El secretario general del PSC, José Montilla, ha sido ovacionado durante la presentación del informe de gestión, aprobado por unanimidad por los delegados socialistas./ EFE
El informe de gestión de Montilla, apoyado por unanimidad
El informe de gestión presentado ante el congreso del PSC por el primer secretario de los socialistas catalanes, José Montilla, ha obtenido el apoyo unánime de los más de 1.200 delegados que participan en el cónclave, que han votado a mano alzada.

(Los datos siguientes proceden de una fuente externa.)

`config.mk`:
```
export PLATFORM = sky130hd
export DESIGN_NAME = sync_ram_fifo
export DESIGN_NICKNAME = d
export VERILOG_FILES = /design/src/rtl/sync_ram_fifo_pkg.sv /design/src/rtl/sync_ram_fifo_mem.sv /design/src/rtl/sync_ram_fifo.sv
export SDC_FILE = /design/constraint.sdc
export NUM_CORES = 2
export LEC_CHECK = 0
export CAP_MARGIN = 10
export CORE_MARGIN = 8
export CORE_UTILIZATION = 30
export CTS_BUF_LIST = sky130_fd_sc_hd__clkbuf_16
export CTS_CLUSTER_DIAMETER = 60
export DETAILED_ROUTE_END_ITERATION = 8
export GPL_ROUTABILITY_DRIVEN = 0
export PLACE_DENSITY = 0.48
export SLEW_MARGIN = 25
export SYNTH_ARGS = -nofsm -noshare
export SYNTH_HDL_FRONTEND = slang
export SYNTH_SLANG_ARGS = --single-unit
```
`constraint.sdc`:
```
create_clock -name clk -period 10.2 [get_ports clk]
set_input_delay 1.02 -clock clk [delete_from_list [all_inputs] [get_ports clk]]
set_output_delay 1.02 -clock clk [all_outputs]
set_load 0.005 [all_outputs]
```
`src/rtl/sync_ram_fifo_pkg.sv`:
```
// Shared defaults and elaboration helpers for the single-clock RAM FIFO.
// Holds only constants and a constant function; widths are derived per module.
package sync_ram_fifo_pkg;

    localparam int FIFO_DEF_DATA_WIDTH = 8;
    localparam int FIFO_DEF_DEPTH      = 256;
    localparam int FIFO_AFULL_MARGIN   = 4;
    localparam int FIFO_DEF_AEMPTY_LVL = 4;
    localparam int FIFO_MIN_DEPTH      = 4;

    function automatic bit is_pow2(input int v);
        return (v > 0) && ((v & (v - 1)) == 0);
    endfunction

endpackage

```
`src/rtl/sync_ram_fifo_mem.sv`:
```
// Storage for sync_ram_fifo: one write port, one registered read port.
// The array itself has no reset; only the read register clears.
module fifo_mem #(
    parameter int DATA_WIDTH = 8,
    parameter int DEPTH      = 256
) (
    input  logic                     clk,
    input  logic                     rst,
    input  logic                     we,
    input  logic [$clog2(DEPTH)-1:0] waddr,
    input  logic [DATA_WIDTH-1:0]    wdata,
    input  logic                     re,
    input  logic [$clog2(DEPTH)-1:0] raddr,
    output logic [DATA_WIDTH-1:0]    rdata
);

    logic [DATA_WIDTH-1:0] mem [DEPTH];
    logic [DATA_WIDTH-1:0] rdata_q;
    logic [DATA_WIDTH-1:0] rdata_d;

    always_ff @(posedge clk) begin
        if (we) begin
            mem[waddr] <= wdata;
        end
    end

    // Read register holds its value unless a read is accepted.
    always_comb begin
        rdata_d = rdata_q;
        if (re) begin
            rdata_d = mem[raddr];
        end
    end

    always_ff @(posedge clk) begin
        if (rst) begin
            rdata_q <= '0;
        end else begin
            rdata_q <= rdata_d;
        end
    end

    assign rdata = rdata_q;

endmodule

```
`src/rtl/sync_ram_fifo.sv`:
```
// Single-clock FIFO over a registered-read RAM with wrap-bit pointers.
// Define FIFO_ALMOST_EN to add the almost_full / almost_empty ports.
module sync_ram_fifo
    import sync_ram_fifo_pkg::*;
#(
    parameter int DATA_WIDTH = FIFO_DEF_DATA_WIDTH,
    parameter int DEPTH      = FIFO_DEF_DEPTH,
    parameter int AFULL_LVL  = DEPTH - FIFO_AFULL_MARGIN,
    parameter int AEMPTY_LVL = FIFO_DEF_AEMPTY_LVL
) (
    input  logic                       clk,
    input  logic                       rst,
    input  logic                       wr_en,
    input  logic [DATA_WIDTH-1:0]      data_in,
    input  logic                       rd_en,
    output logic [DATA_WIDTH-1:0]      data_out,
    output logic                       full,
    output logic                       empty,
    output logic [$clog2(DEPTH):0]     count,
    output logic                       overflow,
    output logic                       underflow
`ifdef FIFO_ALMOST_EN
    ,
    output logic                       almost_full,
    output logic                       almost_empty
`endif
);

    localparam int AW = $clog2(DEPTH);
    localparam int PW = AW + 1;

    if (!is_pow2(DEPTH) || DEPTH < FIFO_MIN_DEPTH ||
        AFULL_LVL < 0 || AFULL_LVL > DEPTH ||
        AEMPTY_LVL < 0 || AEMPTY_LVL > DEPTH) begin : g_bad_cfg
        $error("sync_ram_fifo: illegal DEPTH or threshold");
    end

    logic [PW-1:0] wr_ptr_q;
    logic [PW-1:0] wr_ptr_d;
    logic [PW-1:0] rd_ptr_q;
    logic [PW-1:0] rd_ptr_d;
    logic          overflow_q;
    logic          overflow_d;
    logic          underflow_q;
    logic          underflow_d;
    logic          wr_ok;
    logic          rd_ok;

    // Flags come only from registered pointers, never from the requests.
    always_comb begin
        empty = (wr_ptr_q == rd_ptr_q);
        full  = (wr_ptr_q[AW-1:0] == rd_ptr_q[AW-1:0]) &&
                (wr_ptr_q[AW] != rd_ptr_q[AW]);
        count = wr_ptr_q - rd_ptr_q;
    end

    always_comb begin
        wr_ok       = wr_en && !full;
        rd_ok       = rd_en && !empty;
        wr_ptr_d    = wr_ptr_q + {{AW{1'b0}}, wr_ok};
        rd_ptr_d    = rd_ptr_q + {{AW{1'b0}}, rd_ok};
        overflow_d  = wr_en && full;
        underflow_d = rd_en && empty;
    end

    always_ff @(posedge clk) begin
        if (rst) begin
            wr_ptr_q    <= '0;
            rd_ptr_q    <= '0;
            overflow_q  <= 1'b0;
            underflow_q <= 1'b0;
        end else begin
            wr_ptr_q    <= wr_ptr_d;
            rd_ptr_q    <= rd_ptr_d;
            overflow_q  <= overflow_d;
            underflow_q <= underflow_d;
        end
    end

    assign overflow  = overflow_q;
    assign underflow = underflow_q;

`ifdef FIFO_ALMOST_EN
    always_comb begin
        almost_full  = (count >= PW'(AFULL_LVL));
        almost_empty = (count <= PW'(AEMPTY_LVL));
    end
`endif

    fifo_mem #(
        .DATA_WIDTH (DATA_WIDTH),
        .DEPTH      (DEPTH)
    ) u_mem (
        .clk   (clk),
        .rst   (rst),
        .we    (wr_ok && !rst),
        .waddr (wr_ptr_q[AW-1:0]),
        .wdata (data_in),
        .re    (rd_ok),
        .raddr (rd_ptr_q[AW-1:0]),
        .rdata (data_out)
    );

endmodule

```
# Yosys cells after proc, flatten, opt, wreduce, memory -nomap -nowiden
# Memory sizes are Yosys's and may differ from the RTL's. A register that Yosys moved wholly into a read port is not among the register bits.
# Cells that the tools add are included.
classes:
  n_reduce_logical: 9
  mul: 0
  muxes: 2
  bitwise: 0
  div: 0
  n_addsub: 3
  n_eq_ne: 3
  order_cmp: 0
  shift: 0
ops:
  columns: ["op", "n"]
  rows:
  - ["$add A9 B1 Y9", 2]
  - ["$eq A9 B9 Y1", 1]
  - ["$sub A9 B9 Y9", 1]
  - ["$eq A8 B8 Y1", 1]
  - ["$logic_and A1 B1 Y1", 6]
  - ["$logic_not A1 Y1", 3]
  - ["$mux W1", 2]
  - ["$ne A1 B1 Y1", 1]
word_totals:
  mem_count: 1
  output_inout_bits: 21
  reg_bits: 20
  romBits: 0
  ramBits: 2048
  latch_bits: 0
  elab_cells: 22
memory_table:
  columns: ["memory", "words", "width", "rd", "rd_ports_with_merged_regs", "wr", "line", "rtl"]
  rows:
  - ["u_mem.mem", 256, 8, 1, 1, 1, "sync_ram_fifo_mem.sv:17", "logic [DATA_WIDTH-1:0] mem [DEPTH];"]

# Depth between registers and ports, before layout
logic_depth:
  ltp_word: 7
  depth_mapped: 14
  mapped_depth_nobuf: 11

# By module
# From an unflattened synthesis, not the netlist that was laid out.
hier_totals:
  cells_unflattened: 4087
  area_unflattened_um2: 81788.4
by_module_without_submodules:
  columns: ["mod", "area_per_inst_um2", "seq_area_each_um2", "instances", "cells_each"]
  rows:
  - ["fifo_mem", 80524.7, 61659.1, 1, 3938]
  - ["sync_ram_fifo", 1263.7, 400.4, 1, 149]

# Least setup slack after synthesis
# No wires, ideal clock.
synth_timing:
  path_kind: "reg-to-output"
  from: "register rd_ptr_q[2]"
  to: "output port count[7]"
  arrival_ps: 2676
  path_stages_with_launch: 13
  slack_ps: 6504
  t_required_ps: 9180
  path_cell_list: "dfxtp_1 inv_1 buf_2 clkbuf_1 clkbuf_1 ha_1 o21ai_0 a21boi_0 o21ai_0 nand2b_1 a21o_1 a21oi_1 xnor2_1"
synth_between:
  elab_chain_cells: 1
synth_rtl:
  columns: ["element", "line", "rtl"]
  rows:
  - ["from (decl)", "sync_ram_fifo.sv:40", "logic [PW-1:0] rd_ptr_q;"]
  - ["from (signal assigned)", "sync_ram_fifo.sv:74", "rd_ptr_q <= rd_ptr_d;"]
  - ["$sub A9 B9 Y9", "sync_ram_fifo.sv:54", "count = wr_ptr_q - rd_ptr_q;"]
  - ["to (decl)", "sync_ram_fifo.sv:19", "output logic [$clog2(DEPTH):0] count,"]
# No other way between the ends.

# Worst setup path in the final report
layout_timing:
  from: "register rd_ptr_q[1]"
  to: "output port count[8]"
# Same word-level chain as after synthesis.

==> run summary <==
outcome - complete, no violations
wire per inst - 31.3 um
setup TNS - 0 ps
Mapped Area - 80900 um2
hpwl dp - 141000 um
Yosys warnings - 0
Hold Crit Class - reg -> reg
routed wl met3 - 13800 um
share of cells above drive strength 1 - 0.225
Reg clk slew, reported paths - 60 ps
Routed Antenna Nets - 0
Max Clk Rate - 189 MHz
setup ws final - 4900 ps
CTS H-tree depth - 4
cell total after placement - 7309
die width - 535 um
synthesized flop and latch total - 2076
initial antenna violation count - 10
Hold Path Stages - 2
IO Port Bufs - 32
register area - 62100 um2
GR Overflow Total - 0
endpoints failing setup - 0
global-route wire length before repair - 335000 um
Mapped Nets - 3891
top-area cell type share of the netlist area - 0.760
drt initial violations - 4671
final non-filler cell total - 7716
Worst setup EP type - output pin
core box area - 268000 um2
drt total wl - 241000 um
register area share after synthesis - 0.767
most common flop cell mapped by yosys - edfxtp_1
area grow syn2layout - 14.2%
Highest Signal Layer - met4
Final Hold Viols - 0
Slew headroom - 0.241
vias in the first global route - 40485
largest net degree at the start of global routing - 153
Clock Tree Root - clkbuf_16
Vias/cell - 5.16
RSZ-0062 raised after global routing - false
postcts setup bufs - 0
hold_ws - 501 ps
Layout Utilization - 0.345
starting density of the core - 0.302
Pleak - 27.8 nW
R2R Path End - u_mem.rdata[4]$_SDFFE_PP0P_
Nets - 4003
Final period util - 0.519
Startpoint Class - register
drt drc - 0
DRT met1 WL - 105000 um
hold buffer count at cts - 0
Async S/R FF share, synth - 0
Site Rows - 190
Synth area leader - edfxtp_1
most instantiated cells after synthesis - edfxtp_1 (2048), mux4_2 (494), nor2_1 (304)
most frequent cell after synthesis - edfxtp_1
worst r2r src - rd_ptr_q[0]$_SDFF_PP0_
Hold Path End - wr_ptr_q[8]$_SDFF_PP0_
gr usage total - 0.164
Yosys cell types - 64
Hold Crit Start - wr_ptr_q[8]$_SDFF_PP0_
synthesized netlist cell count - 3866
die area - 287000 um2
Fin Clk Skew - 39.2 ps
Reg2Reg Depth - 10
io pins - 33
minimum clock period after layout - 5300 ps
Post-Place Setup Slack - 5110 ps
Slew @ Worst Pin - 1140 ps
vias post-DR - 39797
Multi-input gate area - 17700 um2
# fillers - 24978
EDFF count, synth - 2048
worst-path fanout max - 36
CP Data Arrival Time - 4280 ps
WP data required - 9180 ps
max_cap viols - 0
TritonCTS buffer count - 219
CTS resizes - 0
setup slack, reg-to-reg - 5090 ps
CTS tree - done
First-pass DRT Iterations - 5
Post-Syn Area per Cell - 20.9 um2
Slew Viols, Final - 0
worst skew pair latency - 860 ps
Longest Clk Path Bufs - 3
Sink Count - 2076
critical setup path kind - reg -> out
pwr dens - 209 nW/um2
ranking of synthesized cells by area - edfxtp_1 (76%), mux4_2 (14%), mux2i_1 (2.1%)
worst vdd ir - 0.167 mV
routed wl met2 - 115000 um
Chip Height - 535 um
==> routing by layer <==
layer  GRT usage  up-vias
met5           0        -
met4      0.0485        0
met3      0.0279      303
met2       0.266     1369
met1       0.228    21832
li1            -    16293
==> flip-flops by register name (all words and copies together) (netlist names) <==
| signal | count |
|---|---|
| rd_ptr_q | 9 |
| overflow | 1 |
| u_mem.mem | 2048 |
| wr_ptr_q | 9 |
| u_mem.rdata | 8 |
| underflow | 1 |
==> cells by family after synthesis <==
| logic type | Yosys count | synth area share |
|---|---|---|
| multiplexers | 668 | 0.159 |
| buffers and inverters | 241 | 0.0169 |
| adder cells (fa/ha/maj) | 13 | 0.00210 |
| AO/OA/AOI/OAI | 292 | 0.0244 |
| AND/OR/NAND/NOR | 556 | 0.0287 |
| flip-flops | 2076 | 0.767 |
| XOR/XNOR | 20 | 0.00216 |
==> worst max-delay path by stage <==
| stage | startpoint | end | slack, ps | cells past startpoint |
|---|---|---|---|---|
| final | rd_ptr_q[1]$_SDFF_PP0_ | count[8] | 4900 | 10 |
| after global routing | rd_ptr_q[1]$_SDFF_PP0_ | count[8] | 4810 | 10 |
| after CTS | rd_ptr_q[1]$_SDFF_PP0_ | count[8] | 4790 | 10 |
| after detailed placement | rd_ptr_q[0]$_SDFF_PP0_ | u_mem.rdata[4]$_SDFFE_PP0P_ | 5110 | 10 |
| after global placement | rst | u_mem.mem[109][7]$_DFFE_PP_ | 4470 | 7 |
| after floorplan | rd_ptr_q[2]$_SDFF_PP0_ | count[7] | 6500 | 12 |
==> cells in the final DEF, fill, tap and decap left out, types with 13 or more instances in the layout <==
cell	instances
edfxtp_1	2048
mux4_2	494
nor2_1	302
clkbuf_16	224
mux2i_1	171
nand2_1	124
buf_4	76
clkinv_1	57
a21oi_1	55
inv_1	51
o21ai_0	36
nand3_1	34
clkinv_2	34
a22oi_1	32
o221ai_1	24
clkdlybuf4s50_1	24
dfxtp_1	23
o21ai_1	22
a221oi_1	20
a211oi_1	19
bufinv_16	19
a31oi_1	18
o22ai_1	18
nand4_1	13
==> area by class of cell <==
type,count,area share
timing repair buffer,117,0.0120
multi-input combinational,1549,0.191
antenna,1,0.0000271
clock inverter,182,0.0159
sequential,2076,0.672
tap,3552,0.0481
clock buffer,224,0.0606
inverter,15,0.000690
==> stage by stage <==
step	area, um2	power [mW]
finish	92400	19.3
global placement	85300	11.7
floorplan	80900	11.0
CTS	92400	19.5
global route	92400	19.9
detailed placement	85400	11.7
==> worst max-delay path: stages (launching register included) <==
cell	delay (ps)
dfxtp_4	710
inv_2	150
buf_4	380
fa_1	530
nand2_1	90
nand2_1	50
a21oi_1	290
o21ai_0	120
nor2_1	120
xor2_1	400
clkdlybuf4s50_1	600
==> power breakdown <==
| group | switching (mW) | leakage (nW) | internal (mW) |
|---|---|---|---|
| combinational | 1.14 | 5.53 | 0.895 |
| sequential | 0.0478 | 18.6 | 9.38 |
| clock | 3.39 | 3.59 | 4.46 |
| total | 4.58 | 27.8 | 14.7 |
Power figures use the tool's default switching activity.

Este abrumador apoyo a la gestión de Montilla no es nuevo. En el X congreso celebrado en 2004, el informe de gestión de Montilla obtuvo el 100% de los votos del millar largo de compromisarios presentes en el mismo Palacio de Congresos de Cataluña, eufóricos entonces tras constituirse meses atrás el primer gobierno de la Generalitat en manos socialistas y alcanzar José Luis Rodríguez Zapatero la presidencia del Gobierno español.
En esta ocasión, el apoyo ha vuelto a ser unánime pese al bajón electoral en las autonómicas de 2006, con una pérdida de 250.000 votos, y las últimas municipales, con 170.000 sufragios menos que en las anteriores locales, cuestiones sobre las que el propio Montilla ha hecho autocrítica en el congreso.
No obstante, el PSC obtuvo los mejores resultados de su historia en las últimas generales, con 25 diputados en Madrid, lo que se suma al hecho de que se han mantenido en la Generalitat y que, entre otros municipios, han alcanzado las alcaldías de todas las capitales de provincia.
El presidente catalán y primer secretario del PSC, José Montilla, se ha comprometido hoy a que, "allí en donde se tomen decisiones que afecten a los intereses de Cataluña", el PSC estará con "voz propia y autónoma" convirtiéndose en su "portavoz más leal y exigente".
En su informe de gestión ante los más de 1.200 delegados del XI congreso del PSC, aprobado por unanimidad, Montilla ha hecho autocrítica porque, pese a que el partido tiene mayor implantación territorial y obtuvo un récord de adhesiones en las pasadas elecciones generales, no puede estar satisfecho con el apoyo en las últimas autonómicas, ya que "no satisface las expectativas" que su tarea de gobierno había generado.
Montilla, que se ha conjurado para "recuperar la confianza" de todos aquellos que dejaron de votarles en 2006, ha abogado por que el PSC represente la "centralidad" política en Cataluña, que "pasa por disponer de un proyecto catalán para España y para Europa", frente a una CiU que desde el PSC ven "radicalizada" por su soberanismo.
"Porque allí en donde se tomen decisiones que afecten a los intereses y el futuro de Cataluña, allí estará el PSC con una voz propia y autónoma preparada para convertirse en su portavoz más leal y exigente", ha remarcado Montilla.
Fortalecido en el Congreso
Esto no quiere decir que Montilla sea favorable a que el PSC tenga grupo propio en el Congreso de los Diputados, tal como piden algunas enmiendas de la ponencia del cónclave socialista. Montilla, que ha impulsado un acuerdo de consenso sobre esta cuestión, es favorable a que el partido no renuncie a tener grupo propio en la Cámara Baja, pero es contrario a que ahora se lleve a cabo esta cuestión porque cree que el PSC es más influyente dentro del grupo socialista en el Congreso.
La enmienda transaccional dejará la cuestión como hace cuatro años: la comisión ejecutiva del PSC tomará la decisión de crear grupo propio en el Congreso cuando lo crea conveniente. El líder socialista ha dicho del PSC: es un "partido fuerte, amplio, abierto, pero el liderazgo que nos pide ahora la sociedad nos exige mejorar todavía más nuestra capacidad de representación, relación y movilización social".
En esta línea, Montilla cree que el PSC también tiene el "reto de expresar plenamente la fuerza del socialismo catalanista y federal", liderando un proyecto "hegemónico sustentado en los principios del catalanismo, el municipalismo, el federalismo y el europeísmo": "El PSC está ahora más preparado que nunca para aglutinar la mayoría de la sociedad catalana alrededor de los valores del socialismo democrático, de libertad, igualdad y solidaridad", ha concluido.